Stored data
### config.mk
export PLATFORM = sky130hd
export DESIGN_NAME = variable_partition_allocator
export DESIGN_NICKNAME = d
export VERILOG_FILES = /design/src/rtl/vpa_pkg.sv /design/src/rtl/vpa_dp.sv /design/src/rtl/vpa_ctrl.sv /design/src/rtl/variable_partition_allocator.sv
export SDC_FILE = /design/constraint.sdc
export NUM_CORES = 1
export LEC_CHECK = 0
export BUFFER_PORTS_ARGS = -buffer_cell sky130_fd_sc_hd__buf_2
export CAP_MARGIN = 20
export CORE_AREA = 5 5 255 257
export DETAILED_ROUTE_END_ITERATION = 12
export DIE_AREA = 0 0 260 262
export GPL_TIMING_DRIVEN = 0
export HOLD_SLACK_MARGIN = 0.05
export PLACE_DENSITY = 0.65
export SLEW_MARGIN = 20
export SYNTH_ARGS = -nofsm -noshare
export SYNTH_HDL_FRONTEND = slang
export SYNTH_SLANG_ARGS = --single-unit
export TNS_END_PERCENT = 30
### constraint.sdc
create_clock -name clk -period 6.14 [get_ports clk]
set_input_delay 0.307 -clock clk [delete_from_list [all_inputs] [get_ports clk]]
set_output_delay 0.307 -clock clk [all_outputs]
set_load 0.05 [all_outputs]
### src/rtl/vpa_pkg.sv
// Shared constants, payload types and control structs of the partition allocator.
`default_nettype none

package vpa_pkg;

  localparam int PARTITIONS = 16;
  localparam int IDX_W      = $clog2(PARTITIONS);
  localparam int SLOT_W     = 4;
  localparam int HEAD_W     = 16;
  localparam int SIZE_W     = 16;
  localparam int JOB_W      = 8;
  localparam int KEY_W      = HEAD_W + IDX_W;

  localparam logic CMD_LOAD  = 1'b0;
  localparam logic CMD_ALLOC = 1'b1;

  localparam logic [1:0] MODE_FIRST = 2'd0;
  localparam logic [1:0] MODE_NEXT  = 2'd1;
  localparam logic [1:0] MODE_BEST  = 2'd2;
  localparam logic [1:0] MODE_WORST = 2'd3;

  localparam logic [1:0] STATUS_LOADED = 2'd0;
  localparam logic [1:0] STATUS_ALLOC  = 2'd1;
  localparam logic [1:0] STATUS_NOFIT  = 2'd2;

  typedef struct packed {
    logic              cmd;
    logic [SLOT_W-1:0] slot;
    logic [HEAD_W-1:0] base_addr;
    logic [SIZE_W-1:0] size;
    logic [JOB_W-1:0]  job_id;
  } vpa_in_t;

  typedef struct packed {
    logic [1:0]        status;
    logic [SLOT_W-1:0] chosen_slot;
    logic [SIZE_W-1:0] remaining;
    logic [JOB_W-1:0]  echo_job_id;
  } vpa_out_t;

  // Commands from the controller to the datapath.
  typedef struct packed {
    logic load;
    logic alloc_start;
    logic scan_step;
    logic commit;
  } vpa_cmd_t;

  // Status from the datapath to the controller.
  typedef struct packed {
    logic scan_last;
  } vpa_sts_t;

endpackage

`default_nettype wire

### src/rtl/vpa_dp.sv
// Datapath of the partition allocator: partition table, scan registers and result register.
`default_nettype none

module vpa_dp (
  input  wire logic             clk,
  input  wire logic             rst_n,
  input  wire vpa_pkg::vpa_cmd_t cmd,
  output vpa_pkg::vpa_sts_t     sts,
  input  wire vpa_pkg::vpa_in_t in_data,
  input  wire logic             cfg_wr_en,
  input  wire logic [1:0]       cfg_wr_data,
  output vpa_pkg::vpa_out_t     out_data
);
  import vpa_pkg::*;

  logic [HEAD_W-1:0] part_head_r [PARTITIONS];
  logic [SIZE_W-1:0] part_rest_r [PARTITIONS];
  logic [PARTITIONS-1:0] part_valid_r;

  logic [1:0]        fit_mode_r;
  logic              last_key_valid_r;
  logic [KEY_W-1:0]  last_key_r;

  logic [IDX_W-1:0]  idx_r;
  logic [SIZE_W-1:0] need_r;
  logic [JOB_W-1:0]  job_r;
  logic              best_found_r;
  logic [KEY_W-1:0]  best_key_r;
  logic [SIZE_W-1:0] best_rest_r;
  logic              wrap_found_r;
  logic [KEY_W-1:0]  wrap_key_r;
  logic [SIZE_W-1:0] wrap_rest_r;
  vpa_out_t          out_data_r;

  logic [HEAD_W-1:0] head_rd_r;
  logic [SIZE_W-1:0] rest_rd_r;
  logic [IDX_W-1:0]  rd_addr;
  logic [KEY_W-1:0]  key_rd;
  logic              fit;
  logic              take_best;
  logic              take_wrap;
  logic              sel_found;
  logic [KEY_W-1:0]  sel_key;
  logic [SIZE_W-1:0] sel_rest;
  logic [IDX_W-1:0]  sel_idx;
  logic [SIZE_W-1:0] new_rest;
  logic              slot_ok;
  logic [IDX_W-1:0]  load_idx;

  // One table entry is examined per scan cycle; its words were read at the
  // previous edge, entry zero at the start beat itself.
  always_comb begin
    key_rd  = {head_rd_r, idx_r};
    fit     = part_valid_r[idx_r] && (rest_rd_r >= need_r);
    case (fit_mode_r)
      MODE_FIRST: take_best = fit && (!best_found_r || key_rd < best_key_r);
      MODE_NEXT:  take_best = fit && (!last_key_valid_r || key_rd > last_key_r) &&
                              (!best_found_r || key_rd < best_key_r);
      MODE_BEST:  take_best = fit && (!best_found_r || rest_rd_r < best_rest_r);
      MODE_WORST: take_best = fit && (!best_found_r || rest_rd_r > best_rest_r);
      default:    take_best = 1'b0;
    endcase
    take_wrap = fit && (fit_mode_r == MODE_NEXT) && (!wrap_found_r || key_rd < wrap_key_r);
  end

  // The wrap candidate is only ever set in next fit mode.
  always_comb begin
    sel_found = best_found_r || wrap_found_r;
    sel_key   = best_found_r ? best_key_r : wrap_key_r;
    sel_rest  = best_found_r ? best_rest_r : wrap_rest_r;
    sel_idx   = sel_key[IDX_W-1:0];
    new_rest  = sel_rest - need_r;
    slot_ok   = 32'(in_data.slot) < PARTITIONS;
    load_idx  = IDX_W'(in_data.slot);
    rd_addr   = cmd.alloc_start ? '0 : idx_r + 1'b1;
  end

  assign sts.scan_last = (32'(idx_r) == PARTITIONS - 1);
  assign out_data      = out_data_r;

  always_ff @(posedge clk) begin
    if (!rst_n) begin
      fit_mode_r       <= MODE_FIRST;
      part_valid_r     <= '0;
      last_key_valid_r <= 1'b0;
      last_key_r       <= '0;
      idx_r            <= '0;
      best_found_r     <= 1'b0;
      wrap_found_r     <= 1'b0;
    end else begin
      if (cfg_wr_en) begin
        fit_mode_r <= cfg_wr_data;
      end
      if (cmd.load && slot_ok) begin
        part_valid_r[load_idx] <= 1'b1;
      end
      if (cmd.alloc_start) begin
        idx_r        <= '0;
        best_found_r <= 1'b0;
        wrap_found_r <= 1'b0;
      end
      if (cmd.scan_step) begin
        idx_r <= idx_r + 1'b1;
        if (take_best) begin
          best_found_r <= 1'b1;
        end
        if (take_wrap) begin
          wrap_found_r <= 1'b1;
        end
      end
      if (cmd.commit && sel_found) begin
        last_key_valid_r <= 1'b1;
        last_key_r       <= sel_key;
      end
    end
  end

  always_ff @(posedge clk) begin
    if (cmd.load && slot_ok) begin
      part_head_r[load_idx] <= in_data.base_addr;
      part_rest_r[load_idx] <= in_data.size;
    end
    if (cmd.commit && sel_found) begin
      part_rest_r[sel_idx] <= new_rest;
    end
    if (cmd.alloc_start || cmd.scan_step) begin
      head_rd_r <= part_head_r[rd_addr];
      rest_rd_r <= part_rest_r[rd_addr];
    end
  end

  always_ff @(posedge clk) begin
    if (cmd.alloc_start) begin
      need_r <= in_data.size;
      job_r  <= in_data.job_id;
    end
    if (cmd.scan_step) begin
      if (take_best) begin
        best_key_r  <= key_rd;
        best_rest_r <= rest_rd_r;
      end
      if (take_wrap) begin
        wrap_key_r  <= key_rd;
        wrap_rest_r <= rest_rd_r;
      end
    end
    if (cmd.load) begin
      out_data_r.status      <= STATUS_LOADED;
      out_data_r.chosen_slot <= in_data.slot;
      out_data_r.remaining   <= slot_ok ? in_data.size : '0;
      out_data_r.echo_job_id <= '0;
    end else if (cmd.commit) begin
      out_data_r.echo_job_id <= job_r;
      if (sel_found) begin
        out_data_r.status      <= STATUS_ALLOC;
        out_data_r.chosen_slot <= SLOT_W'(sel_idx);
        out_data_r.remaining   <= new_rest;
      end else begin
        out_data_r.status      <= STATUS_NOFIT;
        out_data_r.chosen_slot <= '0;
        out_data_r.remaining   <= '0;
      end
    end
  end

`ifndef SYNTH
  a_idx_advance: assert property (@(posedge clk) disable iff (!rst_n)
    cmd.scan_step |=> idx_r == $past(idx_r) + 1'b1)
    else $error("scan index did not advance");
  a_wrap_only_next: assert property (@(posedge clk) disable iff (!rst_n)
    wrap_found_r |-> fit_mode_r == MODE_NEXT || cmd.alloc_start || !cmd.commit)
    else $error("wrap candidate outside next fit");
  a_alloc_clears: assert property (@(posedge clk) disable iff (!rst_n)
    cmd.alloc_start |=> !best_found_r && !wrap_found_r && idx_r == '0)
    else $error("scan state not cleared at allocation start");
`endif

endmodule

`default_nettype wire

### src/rtl/vpa_ctrl.sv
// Controller state machine of the partition allocator.
`default_nettype none

module vpa_ctrl (
  input  wire logic              clk,
  input  wire logic              rst_n,
  input  wire logic              start,
  input  wire logic              in_cmd,
  output logic                   busy,
  output logic                   out_valid,
  output vpa_pkg::vpa_cmd_t      cmd,
  input  wire vpa_pkg::vpa_sts_t sts
);
  import vpa_pkg::*;

  typedef enum logic [2:0] {
    S_IDLE   = 3'b001,
    S_SCAN   = 3'b010,
    S_COMMIT = 3'b100
  } state_t;

  state_t state_r;
  state_t state_nxt;
  logic   out_valid_r;
  logic   accept;

  assign accept = start && !busy;
  assign busy   = (state_r != S_IDLE);

  always_comb begin
    cmd.load        = accept && (in_cmd == CMD_LOAD);
    cmd.alloc_start = accept && (in_cmd == CMD_ALLOC);
    cmd.scan_step   = (state_r == S_SCAN);
    cmd.commit      = (state_r == S_COMMIT);
    state_nxt       = state_r;
    case (state_r)
      S_IDLE: begin
        if (cmd.alloc_start) begin
          state_nxt = S_SCAN;
        end
      end
      S_SCAN: begin
        if (sts.scan_last) begin
          state_nxt = S_COMMIT;
        end
      end
      S_COMMIT: state_nxt = S_IDLE;
      default:  state_nxt = S_IDLE;
    endcase
  end

  always_ff @(posedge clk) begin
    if (!rst_n) begin
      state_r     <= S_IDLE;
      out_valid_r <= 1'b0;
    end else begin
      state_r     <= state_nxt;
      out_valid_r <= cmd.load || cmd.commit;
    end
  end

  assign out_valid = out_valid_r;

`ifndef SYNTH
  a_strobe_source: assert property (@(posedge clk) disable iff (!rst_n)
    out_valid |-> $past(cmd.load || cmd.commit))
    else $error("result strobe without a finished item");
  a_commit_to_idle: assert property (@(posedge clk) disable iff (!rst_n)
    state_r == S_COMMIT |=> state_r == S_IDLE && out_valid)
    else $error("commit did not return to idle with a result");
  a_scan_holds: assert property (@(posedge clk) disable iff (!rst_n)
    (state_r == S_SCAN && !sts.scan_last) |=> state_r == S_SCAN)
    else $error("scan left early");
  a_alloc_enters_scan: assert property (@(posedge clk) disable iff (!rst_n)
    cmd.alloc_start |=> state_r == S_SCAN && !out_valid)
    else $error("allocation did not start a scan");
`endif

endmodule

`default_nettype wire

### src/rtl/variable_partition_allocator.sv
// Top level of the variable partition allocator: controller plus datapath.
//
// Usage. The block holds a table of PARTITIONS memory partitions, each with a
// head address, a remaining size and a valid mark. An input beat is taken on a
// rising edge where start is high and busy is low. A load beat (cmd 0) writes
// one slot and marks it valid; an allocate beat (cmd 1) picks a partition for
// the job size by the fit mode and subtracts the job size from it.
// The fit mode is written through cfg_wr_en and cfg_wr_data: first fit, next
// fit, best fit or worst fit. The user must write it only while the block is
// idle; the block itself does not enforce it. Every input beat gives exactly
// one result beat, shown on out_data for one cycle with out_valid high. The
// receiver cannot hold results off. A load result appears the cycle after
// the load is taken and busy stays low, so loads may arrive every cycle. An
// allocation walks the table one entry per cycle through the registered read
// port of the table, read first at the start beat: scan cycles, then a commit
// cycle. Busy stays high through both, so no new beat is taken until the
// allocation's result is registered. Reset (rst_n low, synchronous) clears
// all valid marks, the next-fit position and the fit mode (first fit);
// partition contents need no clearing pass.
`default_nettype none

module variable_partition_allocator (
  input  wire logic             clk,
  input  wire logic             rst_n,
  input  wire logic             start,
  output logic                  busy,
  input  wire vpa_pkg::vpa_in_t in_data,
  output logic                  out_valid,
  output vpa_pkg::vpa_out_t     out_data,
  input  wire logic             cfg_wr_en,
  input  wire logic [1:0]       cfg_wr_data
);
  import vpa_pkg::*;

  vpa_cmd_t cmd;
  vpa_sts_t sts;

  // The controller sequences the scan; the datapath owns all table state.
  vpa_ctrl u_ctrl (
    .clk       (clk),
    .rst_n     (rst_n),
    .start     (start),
    .in_cmd    (in_data.cmd),
    .busy      (busy),
    .out_valid (out_valid),
    .cmd       (cmd),
    .sts       (sts)
  );

  vpa_dp u_dp (
    .clk         (clk),
    .rst_n       (rst_n),
    .cmd         (cmd),
    .sts         (sts),
    .in_data     (in_data),
    .cfg_wr_en   (cfg_wr_en),
    .cfg_wr_data (cfg_wr_data),
    .out_data    (out_data)
  );

endmodule

`default_nettype wire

» What the task requires: Return each line above where the word "past" shows up.

» Finished task:
    cmd.scan_step |=> idx_r == $past(idx_r) + 1'b1)
    out_valid |-> $past(cmd.load || cmd.commit))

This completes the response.